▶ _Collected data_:
━━━━━━━━━━━━━━━━
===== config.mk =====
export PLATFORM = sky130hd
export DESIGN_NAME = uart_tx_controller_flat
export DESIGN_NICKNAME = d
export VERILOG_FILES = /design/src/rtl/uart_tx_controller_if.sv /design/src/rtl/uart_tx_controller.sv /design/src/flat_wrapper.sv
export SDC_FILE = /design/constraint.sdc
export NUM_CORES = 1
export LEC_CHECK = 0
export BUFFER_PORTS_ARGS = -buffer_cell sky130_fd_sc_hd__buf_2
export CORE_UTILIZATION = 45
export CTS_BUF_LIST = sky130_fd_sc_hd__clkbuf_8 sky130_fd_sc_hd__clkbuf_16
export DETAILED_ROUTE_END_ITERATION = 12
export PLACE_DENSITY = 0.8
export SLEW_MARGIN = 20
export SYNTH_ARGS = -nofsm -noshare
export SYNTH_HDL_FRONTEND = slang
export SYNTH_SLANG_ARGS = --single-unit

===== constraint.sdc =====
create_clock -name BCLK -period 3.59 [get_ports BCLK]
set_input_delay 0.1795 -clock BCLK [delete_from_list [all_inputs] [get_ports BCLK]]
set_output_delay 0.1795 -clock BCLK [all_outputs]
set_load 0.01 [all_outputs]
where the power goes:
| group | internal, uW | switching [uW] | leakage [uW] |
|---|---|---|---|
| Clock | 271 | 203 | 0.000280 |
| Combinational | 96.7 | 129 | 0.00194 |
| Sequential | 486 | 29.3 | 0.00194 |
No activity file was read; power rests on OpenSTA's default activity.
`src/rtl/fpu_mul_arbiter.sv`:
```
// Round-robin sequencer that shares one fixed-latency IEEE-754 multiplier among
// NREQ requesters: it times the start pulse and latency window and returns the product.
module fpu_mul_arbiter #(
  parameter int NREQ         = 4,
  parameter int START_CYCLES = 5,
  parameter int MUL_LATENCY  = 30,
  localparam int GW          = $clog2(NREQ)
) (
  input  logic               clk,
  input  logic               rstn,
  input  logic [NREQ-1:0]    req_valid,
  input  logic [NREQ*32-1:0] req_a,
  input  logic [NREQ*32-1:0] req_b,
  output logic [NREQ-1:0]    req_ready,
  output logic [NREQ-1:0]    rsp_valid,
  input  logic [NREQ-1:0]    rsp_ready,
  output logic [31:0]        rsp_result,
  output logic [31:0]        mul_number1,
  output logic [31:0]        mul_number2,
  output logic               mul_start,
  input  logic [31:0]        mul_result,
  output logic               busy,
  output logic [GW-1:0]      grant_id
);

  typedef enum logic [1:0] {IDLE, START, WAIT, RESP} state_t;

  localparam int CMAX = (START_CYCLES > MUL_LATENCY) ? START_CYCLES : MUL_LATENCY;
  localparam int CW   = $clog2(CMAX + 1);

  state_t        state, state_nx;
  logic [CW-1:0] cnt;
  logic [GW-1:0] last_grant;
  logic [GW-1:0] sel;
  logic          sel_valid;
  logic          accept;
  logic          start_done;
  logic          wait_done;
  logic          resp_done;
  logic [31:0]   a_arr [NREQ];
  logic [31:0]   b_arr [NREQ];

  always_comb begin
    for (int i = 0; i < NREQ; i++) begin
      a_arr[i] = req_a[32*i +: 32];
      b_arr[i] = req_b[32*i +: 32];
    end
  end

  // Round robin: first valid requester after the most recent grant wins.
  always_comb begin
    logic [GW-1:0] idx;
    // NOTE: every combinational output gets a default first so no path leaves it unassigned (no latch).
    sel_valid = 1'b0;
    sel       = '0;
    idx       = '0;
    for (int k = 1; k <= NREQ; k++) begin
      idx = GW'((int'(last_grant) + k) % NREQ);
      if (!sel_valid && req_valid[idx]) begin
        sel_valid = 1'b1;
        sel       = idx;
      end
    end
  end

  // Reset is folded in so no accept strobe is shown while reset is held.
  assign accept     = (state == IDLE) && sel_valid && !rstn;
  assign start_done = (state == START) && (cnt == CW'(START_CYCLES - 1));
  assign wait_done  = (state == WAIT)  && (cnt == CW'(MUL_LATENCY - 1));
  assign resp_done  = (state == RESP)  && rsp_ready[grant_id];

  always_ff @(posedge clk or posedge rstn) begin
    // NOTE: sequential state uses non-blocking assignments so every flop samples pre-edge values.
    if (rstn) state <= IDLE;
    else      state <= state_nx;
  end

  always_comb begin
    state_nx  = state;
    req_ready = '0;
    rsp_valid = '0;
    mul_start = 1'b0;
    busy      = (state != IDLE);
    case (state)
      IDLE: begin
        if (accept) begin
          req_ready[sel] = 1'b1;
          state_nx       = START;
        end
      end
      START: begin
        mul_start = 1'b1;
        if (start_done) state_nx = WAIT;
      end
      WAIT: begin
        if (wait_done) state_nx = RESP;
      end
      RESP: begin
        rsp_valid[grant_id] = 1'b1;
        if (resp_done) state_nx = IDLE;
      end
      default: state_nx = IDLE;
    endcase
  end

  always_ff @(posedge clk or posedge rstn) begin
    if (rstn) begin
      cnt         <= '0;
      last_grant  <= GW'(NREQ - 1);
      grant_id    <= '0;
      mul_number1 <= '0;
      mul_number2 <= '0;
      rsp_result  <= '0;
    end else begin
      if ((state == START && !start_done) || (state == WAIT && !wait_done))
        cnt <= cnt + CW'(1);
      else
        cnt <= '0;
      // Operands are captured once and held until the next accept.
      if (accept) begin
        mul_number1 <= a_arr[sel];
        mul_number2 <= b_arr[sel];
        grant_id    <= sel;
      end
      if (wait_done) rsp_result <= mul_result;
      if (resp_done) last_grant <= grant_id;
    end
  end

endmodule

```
━━━━━━━━━━━━━━━━
▶ _Work order_:
Look above for the line holding "export SYNTH_HDL_FRONTEND = slang" and the line holding "set_output_delay 0.1795 -clock", then output exactly those two lines and every line between them, nothing more.

▶ _Task response_:
export SYNTH_HDL_FRONTEND = slang
export SYNTH_SLANG_ARGS = --single-unit

===== constraint.sdc =====
create_clock -name BCLK -period 3.59 [get_ports BCLK]
set_input_delay 0.1795 -clock BCLK [delete_from_list [all_inputs] [get_ports BCLK]]
set_output_delay 0.1795 -clock BCLK [all_outputs]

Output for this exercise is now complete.